■ **DATA FOR THE TASK**:
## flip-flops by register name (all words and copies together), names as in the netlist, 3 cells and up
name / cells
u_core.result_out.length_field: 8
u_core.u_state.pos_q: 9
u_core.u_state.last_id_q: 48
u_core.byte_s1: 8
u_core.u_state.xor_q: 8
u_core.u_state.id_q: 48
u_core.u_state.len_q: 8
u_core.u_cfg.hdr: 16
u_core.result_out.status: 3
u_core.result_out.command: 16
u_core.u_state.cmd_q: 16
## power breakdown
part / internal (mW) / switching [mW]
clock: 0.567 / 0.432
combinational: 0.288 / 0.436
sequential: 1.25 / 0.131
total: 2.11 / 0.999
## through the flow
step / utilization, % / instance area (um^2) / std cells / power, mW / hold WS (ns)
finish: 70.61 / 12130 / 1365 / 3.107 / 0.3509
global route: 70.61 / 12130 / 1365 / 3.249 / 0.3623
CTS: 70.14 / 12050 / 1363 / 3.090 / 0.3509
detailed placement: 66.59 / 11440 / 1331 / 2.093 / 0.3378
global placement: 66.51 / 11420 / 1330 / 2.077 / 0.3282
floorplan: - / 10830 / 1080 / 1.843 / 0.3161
==> src/rtl/ftcm_out.sv <==
module ftcm_out (
    input  logic                             i_clk,
    input  logic                             i_rst_n,
    input  logic                             i_en,
    input  logic                             i_vld,
    input  ftcm_pkg::t_fix                   i_zx,
    input  ftcm_pkg::t_fix                   i_zy,
    input  logic [ftcm_pkg::DIM_W-1:0]       i_w,
    input  logic [ftcm_pkg::DIM_W-1:0]       i_h,
    output logic                             o_vld,
    output logic signed [ftcm_pkg::OUT_W-1:0] o_sx,
    output logic signed [ftcm_pkg::OUT_W-1:0] o_sy
);
    import ftcm_pkg::*;

    localparam int PW = FIX_W + DIM_W + 1;

    logic                  r_vld_a;
    logic                  r_vld_b;
    logic signed [PW-1:0]  r_prod [0:1];
    logic signed [OUT_W-1:0] r_s  [0:1];
    logic [DIM_W-1:0]      dim  [0:1];
    t_fix                  z    [0:1];

    assign dim[0] = i_w;
    assign dim[1] = i_h;
    assign z[0]   = i_zx;
    assign z[1]   = i_zy;

    always_ff @(posedge i_clk) begin
        if (!i_rst_n) begin
            r_vld_a <= 1'b0;
            r_vld_b <= 1'b0;
        end else if (i_en) begin
            r_vld_a <= i_vld;
            r_vld_b <= r_vld_a;
        end
    end

    for (genvar a = 0; a < 2; a++) begin : g_axis
        logic signed [PW-1:0] n_adj;
        logic signed [PW-1:0] n_sum;
        always_comb begin
            // Division by 1024 rounds toward zero.
            n_adj = r_prod[a];
            if (r_prod[a][PW-1]) n_adj = r_prod[a] + PW'(1023);
            n_sum = (n_adj >>> 10) + $signed({{(PW-DIM_W-7){1'b0}}, dim[a], 7'b0});
        end
        always_ff @(posedge i_clk) begin
            if (i_en) begin
                r_prod[a] <= z[a] * $signed({1'b0, dim[a]});
                r_s[a]    <= n_sum[OUT_W-1:0];
            end
        end
    end

    assign o_vld = r_vld_b;
    assign o_sx  = r_s[0];
    assign o_sy  = r_s[1];

endmodule
===== src/rtl/ftcm_pkg.sv =====
package ftcm_pkg;

    localparam int MAX_DIMENSION  = 4096;
    localparam int MAX_ITERATIONS = 16;

    localparam int PIX_W     = 12;
    localparam int DIM_W     = 13;
    localparam int CFG_W     = 13;
    localparam int CFG_IDX_W = 2;
    localparam int OUT_W     = 23;
    localparam int FIX_W     = 32;

    // Divider geometry: magnitude of (p - D/2) times 2^18, quotient bits.
    localparam int MAG_W      = 12;
    localparam int QUO_W      = 30;
    localparam int DIV_STEPS  = 5;
    localparam int DIV_STAGES = QUO_W / DIV_STEPS;

    localparam logic [CFG_IDX_W-1:0] CFG_WIDTH  = 2'd0;
    localparam logic [CFG_IDX_W-1:0] CFG_HEIGHT = 2'd1;
    localparam logic [CFG_IDX_W-1:0] CFG_DEPTH  = 2'd2;

    localparam logic [DIM_W-1:0] DIM_RESET = 13'd1024;

    typedef logic signed [FIX_W-1:0] t_fix;

    typedef struct packed {
        logic done;
        t_fix cx;
        t_fix cy;
        t_fix zx;
        t_fix zy;
    } t_zst;

endpackage


===== src/rtl/ftcm_div.sv =====
module ftcm_div (
    input  logic                        i_clk,
    input  logic                        i_rst_n,
    input  logic                        i_en,
    input  logic                        i_vld,
    input  logic [ftcm_pkg::PIX_W-1:0]  i_px,
    input  logic [ftcm_pkg::PIX_W-1:0]  i_py,
    input  logic [ftcm_pkg::DIM_W-1:0]  i_w,
    input  logic [ftcm_pkg::DIM_W-1:0]  i_h,
    output logic                        o_vld,
    output ftcm_pkg::t_fix              o_cx,
    output ftcm_pkg::t_fix              o_cy
);
    import ftcm_pkg::*;

    localparam int NV = DIV_STAGES + 2;

    logic [DIM_W-1:0] dim [0:1];
    logic [PIX_W-1:0] pix [0:1];

    logic [QUO_W-1:0] r_num [0:DIV_STAGES][0:1];
    logic [DIM_W-1:0] r_rem [0:DIV_STAGES][0:1];
    logic [QUO_W-1:0] r_quo [0:DIV_STAGES][0:1];
    logic             r_neg [0:DIV_STAGES][0:1];
    logic             r_vld [0:NV-1];
    t_fix             r_c   [0:1];

    assign dim[0] = i_w;
    assign dim[1] = i_h;
    assign pix[0] = i_px;
    assign pix[1] = i_py;

    always_ff @(posedge i_clk) begin
        if (!i_rst_n) begin
            for (int s = 0; s < NV; s++) r_vld[s] <= 1'b0;
        end else if (i_en) begin
            r_vld[0] <= i_vld;
            for (int s = 1; s < NV; s++) r_vld[s] <= r_vld[s-1];
        end
    end

    // Front stage: signed offset from the image center, split into sign and magnitude.
    for (genvar a = 0; a < 2; a++) begin : g_front
        logic signed [PIX_W+1:0] n_d;
        logic [PIX_W+1:0]        n_mag;
        always_comb begin
            n_d   = $signed({2'b00, pix[a]}) - $signed({2'b00, dim[a][DIM_W-1:1]});
            n_mag = n_d[PIX_W+1] ? 14'(-n_d) : 14'(n_d);
        end
        always_ff @(posedge i_clk) begin
            if (i_en) begin
                r_num[0][a] <= {n_mag[MAG_W-1:0], {(QUO_W-MAG_W){1'b0}}};
                r_rem[0][a] <= '0;
                r_quo[0][a] <= '0;
                r_neg[0][a] <= n_d[PIX_W+1];
            end
        end
    end

    // Restoring division, a few quotient bits per stage.
    for (genvar s = 1; s <= DIV_STAGES; s++) begin : g_stage
        for (genvar a = 0; a < 2; a++) begin : g_axis
            logic [QUO_W-1:0] n_num;
            logic [DIM_W-1:0] n_rem;
            logic [QUO_W-1:0] n_quo;
            always_comb begin
                logic [DIM_W:0] t;
                n_num = r_num[s-1][a];
                n_rem = r_rem[s-1][a];
                n_quo = r_quo[s-1][a];
                for (int k = 0; k < DIV_STEPS; k++) begin
                    t     = {n_rem, n_num[QUO_W-1]};
                    n_num = {n_num[QUO_W-2:0], 1'b0};
                    if (t >= {1'b0, dim[a]}) begin
                        t     = t - {1'b0, dim[a]};
                        n_quo = {n_quo[QUO_W-2:0], 1'b1};
                    end else begin
                        n_quo = {n_quo[QUO_W-2:0], 1'b0};
                    end
                    n_rem = t[DIM_W-1:0];
                end
            end
            always_ff @(posedge i_clk) begin
                if (i_en) begin
                    r_num[s][a] <= n_num;
                    r_rem[s][a] <= n_rem;
                    r_quo[s][a] <= n_quo;
                    r_neg[s][a] <= r_neg[s-1][a];
                end
            end
        end
    end

    for (genvar a = 0; a < 2; a++) begin : g_sign
        t_fix n_c;
        always_comb begin
            n_c = $signed({{(FIX_W-QUO_W){1'b0}}, r_quo[DIV_STAGES][a]});
            if (r_neg[DIV_STAGES][a]) n_c = -n_c;
        end
        always_ff @(posedge i_clk) begin
            if (i_en) r_c[a] <= n_c;
        end
    end

    assign o_vld = r_vld[NV-1];
    assign o_cx  = r_c[0];
    assign o_cy  = r_c[1];

endmodule


===== config.mk =====
export PLATFORM = sky130hd
export DESIGN_NAME = ftcm_div
export DESIGN_NICKNAME = d
export VERILOG_FILES = /design/src/rtl/ftcm_pkg.sv /design/src/rtl/ftcm_div.sv
export SDC_FILE = /design/constraint.sdc
export NUM_CORES = 2
export LEC_CHECK = 0
export BUFFER_PORTS_ARGS = -buffer_cell sky130_fd_sc_hd__buf_2
export CORE_AREA = 2 2 287 403
export DETAILED_ROUTE_END_ITERATION = 10
export DIE_AREA = 0 0 289 405
export PLACE_DENSITY = 0.69
export SETUP_SLACK_MARGIN = 0.02
export SKIP_LAST_GASP = 1
export SYNTH_ARGS = -nofsm -noshare
export SYNTH_HDL_FRONTEND = slang
export SYNTH_SLANG_ARGS = --single-unit

===== constraint.sdc =====
create_clock -name i_clk -period 35.8 [get_ports i_clk]
set_input_delay 1.79 -clock i_clk [delete_from_list [all_inputs] [get_ports i_clk]]
set_output_delay 1.79 -clock i_clk [all_outputs]
set_load 0.05 [all_outputs]

==> key figures <==
Run status
  – Status: complete, no violations

STA
  – Rel. slew slack: 22.4%
  – Layout Skew: 0.0367 ns
  – Slew Limit Fails: 0
  – Crit share post-route: 44.5%
  – Fmax: 62.7 MHz
  – Total Neg Setup Slack: 0 ns
  – Setup Viol. Count Final: 0
  – Final Hold Vio Count: 0
  – Fin crit period: 15.94 ns
  – Unrepaired setup endpoints after global routing: no
  – Worst-margin pin slew: 1.16 ns

Job
  – Max Cap Viol: 0

Global routing
  – Total congestion overflow: 0
  – Antenna violations before repair: 1
  – Vias in the first global route: 48.7k
  – GRT Total Usage: 26.6%
  – Largest net degree at the start of global routing: 101
  – First-pass GRT wire length: 252 mm

Drt
  – DR vias/cell: 6.14
  – Drt total wl: 159 mm
  – Router iterations before antenna repair: 5
  – First-iteration detailed-routing DRC count: 3414
  – # DRC: 0
  – Avg WL per Cell: 19.6 um
  – Vias post-DR: 49.8k
  – Antenna Nets Post-Route: 0

Critical path
  – CP max stage delay: 0.86 ns
  – Critical path endpoint: r_rem[4][3]$_DFFE_PP_
  – Reg2Reg Setup Slack: 21.56 ns
  – Worst setup startpoint: i_h[1]
  – Crit-path slowest cell: a2111oi_0
  – CP Buf/Inv Count: 7
  – Top delay family on crit path: compound AO/OA/AOI/OAI gates
  – Endpoint type of the worst setup path: flip-flop
  – Worst Path Required: 36.17 ns
  – Reg2reg path depth: 48
  – Worst path depth: 51
  – Critical path class: primary input to flip-flop
  – Worst R2R End: r_rem[4][3]$_DFFE_PP_
  – Arrival @ worst endpoint: 16.31 ns
  – CP Launch Type: primary input
  – Reg-to-reg startpoint: r_rem[3][0]$_SDFFCE_PN0P_
  – Critical-path maximum fanout: 24

Finish
  – Area grow syn2layout: 7.79%
  – Post-layout instance area: 60800 um^2
  – Ratio of cells with drive above 1 in the final layout: 10.8%
  – ANT cells: 0
  – Nets: 7410

Clock tree
  – Clock transition at path regs: 0.07 ns
  – CTS Root Cell: clkbuf_16
  – CTS tree: done
  – Post_cts resized: 0
  – Hold Buf Count CTS: 0
  – Max clock buf depth: 3
  – H-tree levels: 2
  – Postcts setup bufs: 0
  – CTS sink cnt: 468
  – Worst skew pair latency: 0.65 ns
  – Num CTS Buffers: 51

Logic synthesis
  – Flops & latches, synth: 468
  – Area share of fa/ha/maj cells after synthesis: 17.9%
  – Compound-cell area share of the yosys netlist: 21.4%
  – Area of the mapped netlist: 56400 um^2
  – Mean Syn Cell Area: 8.77 um^2
  – Post-synthesis mux area share: 7.68%
  – Number of synthesis warnings: 0
  – Synth Flop Type: edfxtp_1
  – Sequential area share after synthesis: 24.9%
  – Synth unique cells: 99
  – Ys async rst share: 0%
  – Syn_nets: 7276
  – EDFF count, synth: 467
  – Simple-gate share of the synthesized area: 16.3%
  – Xor/xnor share of the synthesized area: 8.66%
  – Post-Syn Instances: 6434
  – Main combinational cell family by area after synthesis: compound AO/OA/AOI/OAI gates

Die
  – Effective utilization at floorplan: 49.6%
  – Std cell rows: 147
  – Die W: 289 um
  – Core area: 114000 um^2
  – Chip height: 405 um
  – Die area: 117000 um^2
  – # IOs: 119

Worst hold path
  – Hold Crit Class: flip-flop to flip-flop
  – Hold path depth: 0
  – HP Start: r_quo[3][5]$_DFFE_PP_

Place
  – Gp weighted congestion: 0.961
  – Placed cell area: 59000 um^2
  – Port bufs: 118
  – DPL Wire Length: 121 mm
[layer usage]
| metal | global-route usage (%) | wire (um) | vias to the layer above |
|---|---|---|---|
| met5 | 0 | 0 | - |
| met3 | 2.71 | 8110 | 435 |
| met2 | 47.4 | 77100 | 1411 |
| met4 | 11.7 | 7700 | 0 |
| met1 | 32.2 | 65700 | 23600 |
| li1 | - | - | 24400 |
[flip-flops by register name (all words and copies together) (netlist names)]
name,count
r_c,64
r_num,42
r_neg,14
r_vld,8
r_quo,210
r_rem,130
[logic make-up after synthesis]
| family | after synthesis |
|---|---|
| DFF | 468 |
| xor gates and xnor gates | 558 |
| and+or+nand+nor | 1895 |
| buffers and inverters | 467 |
| adders and majority gates | 788 |
| AOI/OAI and AO/OA | 1867 |
| muxes | 391 |
[per-stage QoR]
step	cells	setup slack, ns	utilization, %	hold slack (ns)
5_1_grt	8101	18.74	53.5	0.382
3_3_place_gp	8005	19.87	51.9	0.400
6_report	8101	19.86	53.5	0.391
2_1_floorplan	6434	21.38	-	0.400
3_5_place_dp	8005	19.53	51.9	0.405
4_1_cts	8101	20.15	53.5	0.387
[placed cells by master, fill, tap and decap left out, types with 188 or more instances in the layout]
cell | synthesis | layout
a21oi_1 | 498 | 498
edfxtp_1 | 467 | 467
ha_1 | 756 | 756
inv_1 | 336 | 312
mux2_2 | 284 | 284
nand2_1 | 478 | 478
nor2_1 | 534 | 534
o21ai_0 | 449 | 449
xnor2_1 | 370 | 370
xor2_1 | 188 | 188
[worst min-delay path by stage]
stage / slack, ns / endpoint
floorplan: 0.40 / r_neg[1][0]$_DFFE_PP_
global placement: 0.40 / r_quo[5][14]$_DFFE_PP_
CTS: 0.39 / r_quo[4][10]$_DFFE_PP_
finish: 0.39 / r_quo[4][10]$_DFFE_PP_
global route: 0.38 / r_quo[4][10]$_DFFE_PP_
detailed placement: 0.40 / r_quo[3][5]$_DFFE_PP_
[cell type report]
| type | count | area, um^2 |
|---|---|---|
| Clock buffer | 53 | 1310 |
| Clock inverter | 43 | 464 |
| Fill cell | 10500 | 52900 |
| Inverter | 353 | 1330 |
| Multi-Input combinational cell | 5499 | 40600 |
| Sequential cell | 468 | 14000 |
| Tap cell | 1490 | 1860 |
| Timing Repair Buffer | 195 | 1180 |
[cell usage after synthesis (15+ instances only)]
library cell,n,area share (%)
mux2_2,284,5.7
clkbuf_1,81,0.54
edfxtp_1,467,25
o221ai_1,20,0.31
fa_1,32,1.1
o21bai_1,50,0.67
o2111ai_1,20,0.31
o21a_1,123,1.6
mux2i_1,78,1.4
o41ai_1,24,0.37
nand3b_1,15,0.20
or3_1,68,0.75
inv_1,336,2.2
a211oi_1,52,0.69
and3_1,58,0.64
nand4_1,76,0.84
o211ai_1,43,0.57
a31o_2,17,0.26
o31a_1,24,0.37
nor2_1,534,3.6
xnor2_1,370,5.7
nand2_1,478,3.2
nor4_1,33,0.37
buf_2,19,0.17
nor3_1,160,1.4
a211o_1,20,0.31
nand2b_1,87,0.96
a31oi_1,57,0.63
and2_1,44,0.49
nand3_1,98,0.87
mux2_1,22,0.44
o21ai_0,449,4.0
or2_2,54,0.60
nor2b_1,122,1.4
a21oi_1,498,4.4
xor2_1,188,2.9
a21boi_0,75,1.0
ha_1,756,17
o31ai_1,59,0.79
a21o_1,168,2.2
or4_1,17,0.23
Power is not shown: default switching activity piles up to over one toggle a cycle in this logic, so the estimate is an artifact.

■ **TASK OBJECTIVE**:
The lines to copy are those above that contain "names".

■ **PROBLEM SOLUTION**:
## flip-flops by register name (all words and copies together), names as in the netlist, 3 cells and up
[flip-flops by register name (all words and copies together) (netlist names)]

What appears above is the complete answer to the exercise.